REQUIRED WORK → Beneath this line is the data. Output exactly the lines from the line with "Tap cell | 234 | 2.62" to the line with "hold endpoints to repair: 32 / 0", both ends included, and nothing more.

RECORDS TO PROCESS →
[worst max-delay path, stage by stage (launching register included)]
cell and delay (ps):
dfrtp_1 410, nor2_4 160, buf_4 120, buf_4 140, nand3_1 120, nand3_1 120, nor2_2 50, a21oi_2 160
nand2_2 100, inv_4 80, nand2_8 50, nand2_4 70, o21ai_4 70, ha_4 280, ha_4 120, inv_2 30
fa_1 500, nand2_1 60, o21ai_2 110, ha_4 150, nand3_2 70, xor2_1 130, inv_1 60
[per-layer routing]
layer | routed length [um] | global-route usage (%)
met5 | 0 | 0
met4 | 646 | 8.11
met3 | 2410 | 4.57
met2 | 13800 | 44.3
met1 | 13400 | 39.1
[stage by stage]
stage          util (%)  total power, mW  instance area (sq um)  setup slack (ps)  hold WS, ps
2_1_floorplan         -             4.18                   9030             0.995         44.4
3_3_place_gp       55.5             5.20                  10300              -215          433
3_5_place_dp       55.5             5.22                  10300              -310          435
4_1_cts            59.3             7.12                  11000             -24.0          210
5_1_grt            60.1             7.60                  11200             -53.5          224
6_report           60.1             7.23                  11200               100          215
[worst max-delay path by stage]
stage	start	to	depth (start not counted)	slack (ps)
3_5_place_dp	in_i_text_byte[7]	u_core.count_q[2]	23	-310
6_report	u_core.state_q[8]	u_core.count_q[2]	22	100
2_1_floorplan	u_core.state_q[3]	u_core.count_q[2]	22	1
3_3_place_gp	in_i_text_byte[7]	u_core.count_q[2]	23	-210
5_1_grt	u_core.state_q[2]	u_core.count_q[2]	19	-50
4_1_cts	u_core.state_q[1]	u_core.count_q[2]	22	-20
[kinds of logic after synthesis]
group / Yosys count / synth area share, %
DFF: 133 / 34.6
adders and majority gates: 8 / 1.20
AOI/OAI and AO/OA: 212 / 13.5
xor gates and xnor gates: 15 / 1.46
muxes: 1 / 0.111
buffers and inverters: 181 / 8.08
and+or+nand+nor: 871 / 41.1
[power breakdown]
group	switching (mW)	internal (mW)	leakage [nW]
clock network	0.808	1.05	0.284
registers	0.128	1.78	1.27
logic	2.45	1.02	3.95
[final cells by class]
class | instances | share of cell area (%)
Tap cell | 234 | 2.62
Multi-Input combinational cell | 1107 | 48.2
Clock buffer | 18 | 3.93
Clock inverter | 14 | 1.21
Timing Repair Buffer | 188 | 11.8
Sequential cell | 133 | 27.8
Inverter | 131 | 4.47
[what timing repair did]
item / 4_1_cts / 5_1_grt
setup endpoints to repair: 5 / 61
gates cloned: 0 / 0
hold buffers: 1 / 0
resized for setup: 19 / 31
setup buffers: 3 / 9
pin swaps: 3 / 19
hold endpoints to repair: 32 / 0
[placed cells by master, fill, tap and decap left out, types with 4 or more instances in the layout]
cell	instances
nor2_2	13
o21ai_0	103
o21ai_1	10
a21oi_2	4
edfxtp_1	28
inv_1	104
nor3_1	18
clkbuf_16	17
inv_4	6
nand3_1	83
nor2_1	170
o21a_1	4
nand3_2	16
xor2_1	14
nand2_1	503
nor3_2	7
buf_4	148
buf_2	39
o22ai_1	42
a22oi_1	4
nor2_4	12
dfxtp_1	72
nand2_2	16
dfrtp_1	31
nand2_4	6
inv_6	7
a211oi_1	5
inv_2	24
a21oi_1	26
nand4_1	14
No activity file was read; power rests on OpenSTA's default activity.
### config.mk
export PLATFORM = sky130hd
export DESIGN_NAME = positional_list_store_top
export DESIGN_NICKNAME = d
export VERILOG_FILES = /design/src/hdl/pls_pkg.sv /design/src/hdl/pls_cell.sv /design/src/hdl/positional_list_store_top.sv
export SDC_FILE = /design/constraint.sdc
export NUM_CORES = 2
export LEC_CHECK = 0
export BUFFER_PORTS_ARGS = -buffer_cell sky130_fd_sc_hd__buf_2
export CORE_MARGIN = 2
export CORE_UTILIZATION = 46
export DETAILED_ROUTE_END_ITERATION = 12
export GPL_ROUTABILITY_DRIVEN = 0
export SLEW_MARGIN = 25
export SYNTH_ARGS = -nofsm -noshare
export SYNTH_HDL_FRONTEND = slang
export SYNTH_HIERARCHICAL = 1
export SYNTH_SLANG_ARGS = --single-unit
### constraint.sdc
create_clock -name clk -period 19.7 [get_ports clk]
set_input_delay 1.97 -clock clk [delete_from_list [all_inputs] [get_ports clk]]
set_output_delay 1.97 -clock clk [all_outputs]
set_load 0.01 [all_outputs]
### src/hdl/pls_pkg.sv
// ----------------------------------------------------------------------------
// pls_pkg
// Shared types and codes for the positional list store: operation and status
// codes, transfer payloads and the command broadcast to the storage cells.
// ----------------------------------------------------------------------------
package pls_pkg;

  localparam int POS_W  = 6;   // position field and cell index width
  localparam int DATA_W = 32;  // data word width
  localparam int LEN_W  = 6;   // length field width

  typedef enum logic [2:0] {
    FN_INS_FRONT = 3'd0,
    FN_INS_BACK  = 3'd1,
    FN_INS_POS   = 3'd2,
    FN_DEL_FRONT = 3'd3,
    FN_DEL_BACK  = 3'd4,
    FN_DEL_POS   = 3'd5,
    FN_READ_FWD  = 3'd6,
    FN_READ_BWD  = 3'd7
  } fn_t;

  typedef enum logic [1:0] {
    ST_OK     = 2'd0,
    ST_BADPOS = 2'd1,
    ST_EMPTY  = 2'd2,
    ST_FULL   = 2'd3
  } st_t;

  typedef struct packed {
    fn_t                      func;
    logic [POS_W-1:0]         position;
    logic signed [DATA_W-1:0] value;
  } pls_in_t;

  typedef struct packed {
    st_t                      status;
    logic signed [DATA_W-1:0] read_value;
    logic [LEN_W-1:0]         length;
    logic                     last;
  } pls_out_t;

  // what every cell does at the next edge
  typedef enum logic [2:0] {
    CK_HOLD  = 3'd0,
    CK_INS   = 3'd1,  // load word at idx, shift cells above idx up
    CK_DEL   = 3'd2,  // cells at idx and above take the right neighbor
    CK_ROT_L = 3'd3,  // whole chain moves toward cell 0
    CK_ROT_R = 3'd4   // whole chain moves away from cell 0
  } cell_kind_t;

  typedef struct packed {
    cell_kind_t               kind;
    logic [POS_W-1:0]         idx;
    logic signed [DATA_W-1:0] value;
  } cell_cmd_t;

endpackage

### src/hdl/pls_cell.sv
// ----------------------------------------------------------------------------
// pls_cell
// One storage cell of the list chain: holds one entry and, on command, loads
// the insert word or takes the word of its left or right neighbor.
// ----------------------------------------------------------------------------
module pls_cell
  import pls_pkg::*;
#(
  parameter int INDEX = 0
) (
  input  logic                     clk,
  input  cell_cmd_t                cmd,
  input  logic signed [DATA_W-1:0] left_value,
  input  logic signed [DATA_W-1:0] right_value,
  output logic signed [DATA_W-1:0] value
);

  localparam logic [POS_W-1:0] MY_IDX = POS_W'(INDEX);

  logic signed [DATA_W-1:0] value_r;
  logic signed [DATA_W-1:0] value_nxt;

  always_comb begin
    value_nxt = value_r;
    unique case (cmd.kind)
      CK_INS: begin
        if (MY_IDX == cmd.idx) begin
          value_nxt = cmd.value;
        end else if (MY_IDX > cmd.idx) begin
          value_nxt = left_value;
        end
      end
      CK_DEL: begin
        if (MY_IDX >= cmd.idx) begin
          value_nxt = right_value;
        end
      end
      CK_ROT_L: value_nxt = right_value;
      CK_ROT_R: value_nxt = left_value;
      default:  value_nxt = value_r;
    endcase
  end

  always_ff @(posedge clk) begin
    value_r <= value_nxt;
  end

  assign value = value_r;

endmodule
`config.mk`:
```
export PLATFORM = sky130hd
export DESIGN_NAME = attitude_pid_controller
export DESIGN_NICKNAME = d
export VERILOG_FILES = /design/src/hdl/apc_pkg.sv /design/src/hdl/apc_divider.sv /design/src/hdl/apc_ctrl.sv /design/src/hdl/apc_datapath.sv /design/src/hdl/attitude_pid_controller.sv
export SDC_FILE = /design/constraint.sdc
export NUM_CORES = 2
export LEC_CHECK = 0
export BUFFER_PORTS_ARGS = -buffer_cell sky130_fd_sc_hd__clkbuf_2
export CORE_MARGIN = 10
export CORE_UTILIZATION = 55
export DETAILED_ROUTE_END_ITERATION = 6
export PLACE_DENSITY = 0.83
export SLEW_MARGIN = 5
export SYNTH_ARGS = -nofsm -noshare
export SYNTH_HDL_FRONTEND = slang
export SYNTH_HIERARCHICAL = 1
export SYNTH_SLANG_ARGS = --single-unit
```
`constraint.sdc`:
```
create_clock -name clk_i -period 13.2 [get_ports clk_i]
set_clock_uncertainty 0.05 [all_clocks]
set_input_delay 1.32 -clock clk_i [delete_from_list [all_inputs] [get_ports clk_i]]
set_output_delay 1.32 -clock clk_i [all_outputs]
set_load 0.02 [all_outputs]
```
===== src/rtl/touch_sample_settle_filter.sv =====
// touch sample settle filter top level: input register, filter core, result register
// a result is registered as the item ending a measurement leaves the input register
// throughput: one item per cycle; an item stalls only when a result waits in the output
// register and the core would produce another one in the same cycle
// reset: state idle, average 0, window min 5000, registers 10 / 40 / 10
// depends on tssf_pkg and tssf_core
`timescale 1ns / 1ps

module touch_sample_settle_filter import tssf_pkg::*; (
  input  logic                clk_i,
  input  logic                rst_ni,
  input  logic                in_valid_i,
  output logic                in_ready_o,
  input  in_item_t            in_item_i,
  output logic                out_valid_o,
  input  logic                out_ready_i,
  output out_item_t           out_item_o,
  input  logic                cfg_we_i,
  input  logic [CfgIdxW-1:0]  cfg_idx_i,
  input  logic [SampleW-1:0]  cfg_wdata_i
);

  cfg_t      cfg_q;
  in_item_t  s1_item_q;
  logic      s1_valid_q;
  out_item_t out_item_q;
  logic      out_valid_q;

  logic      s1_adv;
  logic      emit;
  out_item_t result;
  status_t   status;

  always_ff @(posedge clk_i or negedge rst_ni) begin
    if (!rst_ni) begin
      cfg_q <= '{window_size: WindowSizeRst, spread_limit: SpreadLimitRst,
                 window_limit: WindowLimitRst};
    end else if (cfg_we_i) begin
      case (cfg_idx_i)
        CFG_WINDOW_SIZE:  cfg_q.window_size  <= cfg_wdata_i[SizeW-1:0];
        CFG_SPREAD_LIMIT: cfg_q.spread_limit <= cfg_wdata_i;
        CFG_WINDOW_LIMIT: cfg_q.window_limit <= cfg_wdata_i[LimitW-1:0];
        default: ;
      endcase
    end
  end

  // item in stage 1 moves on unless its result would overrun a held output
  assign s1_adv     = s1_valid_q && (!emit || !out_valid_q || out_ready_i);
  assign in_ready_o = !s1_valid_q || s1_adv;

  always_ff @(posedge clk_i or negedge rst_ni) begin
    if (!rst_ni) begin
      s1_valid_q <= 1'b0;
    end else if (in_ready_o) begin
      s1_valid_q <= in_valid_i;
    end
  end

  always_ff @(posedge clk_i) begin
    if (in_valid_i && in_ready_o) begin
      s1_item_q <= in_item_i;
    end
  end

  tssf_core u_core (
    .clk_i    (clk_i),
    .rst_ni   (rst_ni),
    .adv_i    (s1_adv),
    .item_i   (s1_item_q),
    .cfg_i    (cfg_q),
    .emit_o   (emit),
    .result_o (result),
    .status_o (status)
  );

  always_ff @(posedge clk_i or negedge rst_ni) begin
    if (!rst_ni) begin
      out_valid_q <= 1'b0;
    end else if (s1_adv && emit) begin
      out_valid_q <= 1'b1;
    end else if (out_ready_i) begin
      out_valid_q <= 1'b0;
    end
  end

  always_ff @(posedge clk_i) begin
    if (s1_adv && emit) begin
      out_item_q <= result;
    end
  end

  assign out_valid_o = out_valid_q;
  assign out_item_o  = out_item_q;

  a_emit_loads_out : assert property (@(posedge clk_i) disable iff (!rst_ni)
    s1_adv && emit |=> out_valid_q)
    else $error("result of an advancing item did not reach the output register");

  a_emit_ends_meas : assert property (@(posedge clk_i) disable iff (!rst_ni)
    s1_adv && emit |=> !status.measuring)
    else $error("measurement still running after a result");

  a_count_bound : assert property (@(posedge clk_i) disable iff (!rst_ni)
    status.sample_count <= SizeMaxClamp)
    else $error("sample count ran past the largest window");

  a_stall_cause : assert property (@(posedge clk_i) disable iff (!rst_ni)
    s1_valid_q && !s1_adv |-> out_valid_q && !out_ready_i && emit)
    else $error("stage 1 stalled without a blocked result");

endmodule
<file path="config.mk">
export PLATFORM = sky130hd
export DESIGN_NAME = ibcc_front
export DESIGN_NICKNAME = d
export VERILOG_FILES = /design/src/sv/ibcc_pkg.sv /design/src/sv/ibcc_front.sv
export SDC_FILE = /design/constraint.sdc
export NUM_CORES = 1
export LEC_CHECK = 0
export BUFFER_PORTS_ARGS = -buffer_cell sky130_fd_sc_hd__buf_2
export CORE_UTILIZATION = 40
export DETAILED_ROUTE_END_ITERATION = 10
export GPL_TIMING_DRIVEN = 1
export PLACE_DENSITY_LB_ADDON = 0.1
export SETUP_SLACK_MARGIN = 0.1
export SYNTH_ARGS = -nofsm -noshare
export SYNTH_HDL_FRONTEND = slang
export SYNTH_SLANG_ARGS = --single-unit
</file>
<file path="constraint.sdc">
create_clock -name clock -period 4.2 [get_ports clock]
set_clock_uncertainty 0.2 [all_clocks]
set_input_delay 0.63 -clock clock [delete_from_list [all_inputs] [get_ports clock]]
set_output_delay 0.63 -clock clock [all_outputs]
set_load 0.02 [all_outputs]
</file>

RESULT FOR THIS EXERCISE →
Tap cell | 234 | 2.62
Multi-Input combinational cell | 1107 | 48.2
Clock buffer | 18 | 3.93
Clock inverter | 14 | 1.21
Timing Repair Buffer | 188 | 11.8
Sequential cell | 133 | 27.8
Inverter | 131 | 4.47
[what timing repair did]
item / 4_1_cts / 5_1_grt
setup endpoints to repair: 5 / 61
gates cloned: 0 / 0
hold buffers: 1 / 0
resized for setup: 19 / 31
setup buffers: 3 / 9
pin swaps: 3 / 19
hold endpoints to repair: 32 / 0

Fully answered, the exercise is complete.